Y en la manera de dejar zanjado para siempre el caso Pinochet, Lagos tendrá un calificación de 100 en conducta. Nunca olvidaré haberlo oído decir en Guadalajara, antes de su elección, cuando ocupó la Cátedra Julio Cortázar, que el juicio a Pinochet era para él un asunto del pasado. Los tribunales se encargaban del pasado, y los gobernantes, del futuro. Una magnífica lección sobre la justa separación de poderes.

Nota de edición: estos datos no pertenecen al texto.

## src/rtl/track_collision_scanner.sv

```systemverilog
// rtl/track_collision_scanner.sv - segment-table collision scanner for a track car
// Walks the segment table one entry per cycle through a two-stage evaluate/accumulate pipeline.

module track_collision_scanner #(
  parameter int NUM_SEG = 8,
  parameter int COOR_W  = 12,
  parameter int VEL_W   = 10,
  localparam int SEG_IDX_W = (NUM_SEG > 1) ? $clog2(NUM_SEG) : 1
) (
  input  logic                        i_clk,
  input  logic                        i_rst,
  input  logic                        i_wr_en,
  input  logic [SEG_IDX_W-1:0]        i_wr_addr,
  input  logic [1:0]                  i_wr_type,
  input  logic signed [COOR_W-1:0]    i_wr_x_lo,
  input  logic signed [COOR_W-1:0]    i_wr_x_hi,
  input  logic signed [COOR_W-1:0]    i_wr_y_lo,
  input  logic signed [COOR_W-1:0]    i_wr_y_hi,
  input  logic signed [COOR_W-1:0]    i_wr_cx,
  input  logic signed [COOR_W-1:0]    i_wr_cy,
  input  logic signed [COOR_W-1:0]    i_wr_r_in,
  input  logic signed [COOR_W-1:0]    i_wr_r_out,
  input  logic                        i_start,
  input  logic signed [COOR_W-1:0]    i_x,
  input  logic signed [COOR_W-1:0]    i_y,
  input  logic signed [COOR_W-1:0]    i_radius,
  input  logic signed [VEL_W-1:0]     i_v_x,
  input  logic signed [VEL_W-1:0]     i_v_y,
  output logic                        o_busy,
  output logic                        o_done,
  output logic                        o_in_region,
  output logic                        o_off_track,
  output logic                        o_collide_x,
  output logic                        o_collide_y,
  output logic                        o_collision,
  output logic [SEG_IDX_W-1:0]        o_seg_idx
);
  localparam int D_W = COOR_W + 1;
  localparam int M_W = COOR_W + 2;
  localparam int S_W = 2 * COOR_W + 3;
  localparam int P_W = COOR_W + VEL_W + 2;
  localparam logic [SEG_IDX_W-1:0] LAST_IDX = SEG_IDX_W'(NUM_SEG - 1);

  typedef enum logic [1:0] {IDLE, SCAN, DRAIN, DONE} state_t;
  state_t state, state_nxt;
  logic start_ok, wr_ok, drain_cnt;
  logic [SEG_IDX_W-1:0] scan_idx;

  logic [1:0]               t_type [NUM_SEG];
  logic signed [COOR_W-1:0] t_xlo [NUM_SEG], t_xhi [NUM_SEG], t_ylo [NUM_SEG], t_yhi [NUM_SEG];
  logic signed [COOR_W-1:0] t_cx [NUM_SEG], t_cy [NUM_SEG], t_rin [NUM_SEG], t_rout [NUM_SEG];

  logic signed [COOR_W-1:0] q_x, q_y, q_r;
  logic signed [VEL_W-1:0]  q_vx, q_vy;

  always_comb begin
    state_nxt = state;
    start_ok  = 1'b0;
    case (state)
      IDLE:  if (i_start) begin state_nxt = SCAN; start_ok = 1'b1; end
      SCAN:  if (scan_idx == LAST_IDX) state_nxt = DRAIN;
      DRAIN: if (drain_cnt) state_nxt = DONE;
      DONE: begin
        state_nxt = i_start ? SCAN : IDLE;
        start_ok  = i_start;
      end
      default: state_nxt = IDLE;
    endcase
  end

  assign o_busy = (state == SCAN) || (state == DRAIN);
  assign o_done = (state == DONE);
  assign wr_ok  = i_wr_en && ((state == IDLE) || (state == DONE));

  always_ff @(posedge i_clk) begin
    if (i_rst) begin
      state     <= IDLE;
      scan_idx  <= '0;
      drain_cnt <= 1'b0;
    end else begin
      state     <= state_nxt;
      drain_cnt <= (state == DRAIN) && !drain_cnt;
      if (start_ok) scan_idx <= '0;
      else if (state == SCAN) scan_idx <= scan_idx + 1'b1;
    end
  end

  always_ff @(posedge i_clk) begin
    if (!i_rst && start_ok) begin
      q_x  <= i_x;
      q_y  <= i_y;
      q_r  <= i_radius;
      q_vx <= i_v_x;
      q_vy <= i_v_y;
    end
  end

  always_ff @(posedge i_clk) begin
    if (i_rst) begin
      for (int i = 0; i < NUM_SEG; i++) t_type[i] <= 2'd3;
    end else if (wr_ok) begin
      t_type[i_wr_addr] <= i_wr_type;
    end
  end

  always_ff @(posedge i_clk) begin
    if (!i_rst && wr_ok) begin
      t_xlo[i_wr_addr]  <= i_wr_x_lo;
      t_xhi[i_wr_addr]  <= i_wr_x_hi;
      t_ylo[i_wr_addr]  <= i_wr_y_lo;
      t_yhi[i_wr_addr]  <= i_wr_y_hi;
      t_cx[i_wr_addr]   <= i_wr_cx;
      t_cy[i_wr_addr]   <= i_wr_cy;
      t_rin[i_wr_addr]  <= i_wr_r_in;
      t_rout[i_wr_addr] <= i_wr_r_out;
    end
  end

  // Stage 1: box edge distances, border margins, circle squares and the velocity dot product.
  logic signed [D_W-1:0] dx_c, dy_c, dxl, dxh, dyl, dyh;
  logic signed [M_W-1:0] mxl, mxh, myl, myh;
  logic signed [S_W-1:0] rin_sum, rout_dif, dsq, rin_sq, rout_sq;
  logic signed [P_W-1:0] dot;

  always_comb begin
    dx_c     = D_W'(q_x) - D_W'(t_cx[scan_idx]);
    dy_c     = D_W'(q_y) - D_W'(t_cy[scan_idx]);
    dxl      = D_W'(q_x) - D_W'(t_xlo[scan_idx]);
    dxh      = D_W'(t_xhi[scan_idx]) - D_W'(q_x);
    dyl      = D_W'(q_y) - D_W'(t_ylo[scan_idx]);
    dyh      = D_W'(t_yhi[scan_idx]) - D_W'(q_y);
    mxl      = M_W'(q_x) - M_W'(q_r) - M_W'(t_xlo[scan_idx]);
    mxh      = M_W'(t_xhi[scan_idx]) - M_W'(q_x) - M_W'(q_r);
    myl      = M_W'(q_y) - M_W'(q_r) - M_W'(t_ylo[scan_idx]);
    myh      = M_W'(t_yhi[scan_idx]) - M_W'(q_y) - M_W'(q_r);
    rin_sum  = S_W'(t_rin[scan_idx]) + S_W'(q_r);
    rout_dif = S_W'(t_rout[scan_idx]) - S_W'(q_r);
    dsq      = S_W'(dx_c) * S_W'(dx_c) + S_W'(dy_c) * S_W'(dy_c);
    rin_sq   = rin_sum * rin_sum;
    rout_sq  = rout_dif * rout_dif;
    dot      = P_W'(q_vx) * P_W'(dx_c) + P_W'(q_vy) * P_W'(dy_c);
  end

  logic                  s1_valid;
  logic [SEG_IDX_W-1:0]  s1_idx;
  logic [1:0]            s1_type;
  logic signed [D_W-1:0] s1_dxl, s1_dxh, s1_dyl, s1_dyh;
  logic signed [M_W-1:0] s1_mxl, s1_mxh, s1_myl, s1_myh;
  logic signed [S_W-1:0] s1_dsq, s1_rin_sq, s1_rout_sq;
  logic signed [P_W-1:0] s1_dot;

  always_ff @(posedge i_clk) begin
    if (i_rst) s1_valid <= 1'b0;
    else       s1_valid <= (state == SCAN);
  end

  always_ff @(posedge i_clk) begin
    s1_idx     <= scan_idx;
    s1_type    <= t_type[scan_idx];
    s1_dxl     <= dxl;
    s1_dxh     <= dxh;
    s1_dyl     <= dyl;
    s1_dyh     <= dyh;
    s1_mxl     <= mxl;
    s1_mxh     <= mxh;
    s1_myl     <= myl;
    s1_myh     <= myh;
    s1_dsq     <= dsq;
    s1_rin_sq  <= rin_sq;
    s1_rout_sq <= rout_sq;
    s1_dot     <= dot;
  end

  // Stage 2: sign-bit compares against zero, then OR into the accumulators.
  logic in_box, in_hit, circ_hit, hit_x, hit_y;
  logic vx_pos, vx_neg, vy_pos, vy_neg;

  always_comb begin
    vx_pos   = !q_vx[VEL_W-1] && (|q_vx);
    vx_neg   = q_vx[VEL_W-1];
    vy_pos   = !q_vy[VEL_W-1] && (|q_vy);
    vy_neg   = q_vy[VEL_W-1];
    in_box   = !s1_dxl[D_W-1] && (|s1_dxl) && !s1_dxh[D_W-1] &&
               !s1_dyl[D_W-1] && (|s1_dyl) && !s1_dyh[D_W-1];
    in_hit   = s1_valid && in_box && (s1_type != 2'd3);
    circ_hit = ((s1_dsq <= s1_rin_sq) && s1_dot[P_W-1]) ||
               ((s1_dsq >= s1_rout_sq) && !s1_dot[P_W-1] && (|s1_dot));
    hit_x    = 1'b0;
    hit_y    = 1'b0;
    if (in_hit) begin
      case (s1_type)
        2'd0: hit_y = ((s1_myh[M_W-1] || ~|s1_myh) && vy_pos) ||
                      ((s1_myl[M_W-1] || ~|s1_myl) && vy_neg);
        2'd1: hit_x = ((s1_mxl[M_W-1] || ~|s1_mxl) && vx_neg) ||
                      ((s1_mxh[M_W-1] || ~|s1_mxh) && vx_pos);
        2'd2: begin
          hit_x = circ_hit && (|q_vx);
          hit_y = circ_hit && (|q_vy);
        end
        default: ;
      endcase
    end
  end

  logic acc_in, acc_cx, acc_cy;
  logic [SEG_IDX_W-1:0] acc_idx;

  always_ff @(posedge i_clk) begin
    if (i_rst || start_ok) begin
      acc_in  <= 1'b0;
      acc_cx  <= 1'b0;
      acc_cy  <= 1'b0;
      acc_idx <= '0;
    end else begin
      if (in_hit) acc_in <= 1'b1;
      if (hit_x || hit_y) begin
        acc_cx <= acc_cx | hit_x;
        acc_cy <= acc_cy | hit_y;
        if (!(acc_cx || acc_cy)) acc_idx <= s1_idx;
      end
    end
  end

  always_ff @(posedge i_clk) begin
    if (i_rst) begin
      o_in_region <= 1'b0;
      o_off_track <= 1'b0;
      o_collide_x <= 1'b0;
      o_collide_y <= 1'b0;
      o_collision <= 1'b0;
      o_seg_idx   <= '0;
    end else if ((state == DRAIN) && drain_cnt) begin
      o_in_region <= acc_in;
      o_off_track <= !acc_in;
      o_collide_x <= acc_cx;
      o_collide_y <= acc_cy;
      o_collision <= acc_cx | acc_cy;
      o_seg_idx   <= acc_idx;
    end
  end
endmodule

```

El polo opuesto al efecto tequila que se extiende desde México viene a ser el efecto pisco que irradia desde Perú. Mientras Fox, que trae el estigma de provenir de un partido autoritario en cuanto a sus posiciones sobre la religión, la propiedad y la familia, busca un amplio consenso antes de ponerse a gobernar y no propone ningún esquema de mano dura, que de todos modos la sociedad mexicana ya no toleraría, Fujimori ha impedido la libre competencia para resultar electo por tercera vez, en unos comicios en los que se presentó como candidato único, y se ha hecho imponer la banda presidencial en medio de una masiva protesta que lo que menos augura es estabilidad en el tiempo por venir.

Pero, a diferencia del nuevo modelo mexicano, el viejo modelo peruano está destinado a tener pocos seguidores. Ya tuvo uno, hace algún tiempo, en Guatemala, cuando, queriendo repetir la consigna del autogolpe, el presidente Jorge Elías Serrano mandó disolver el Congreso Nacional y la Corte Suprema y terminó exiliado en Panamá, con muchas penas y ninguna gloria.

No hay duda de que, en un mundo cada vez más globalizado, aun en términos políticos, al fin de cuentas los malos ejemplos no pagarán réditos a quienes los originan. Si la actitud de la OEA prometió ser severa con los desmanes de Fujimori en su parodia de elecciones y después se volvió tibia, eso no augura que los regímenes nacidos de fraudes o decididos a violentar las instituciones vayan a tener una vida tranquila en el plano de sus relaciones internacionales tanto políticas como económicas.

Los alegatos de "respeto a la soberanía patria" por parte de quienes falsean las elecciones para quedarse mandando vienen a resultar fementidos y suenan entre los ecos de la vieja retórica. Ya no valieron en México, donde el partido en el poder no aceptaba siquiera la observación electoral internacional, que en los últimos comicios, por el contrario, estuvo presente por todas partes.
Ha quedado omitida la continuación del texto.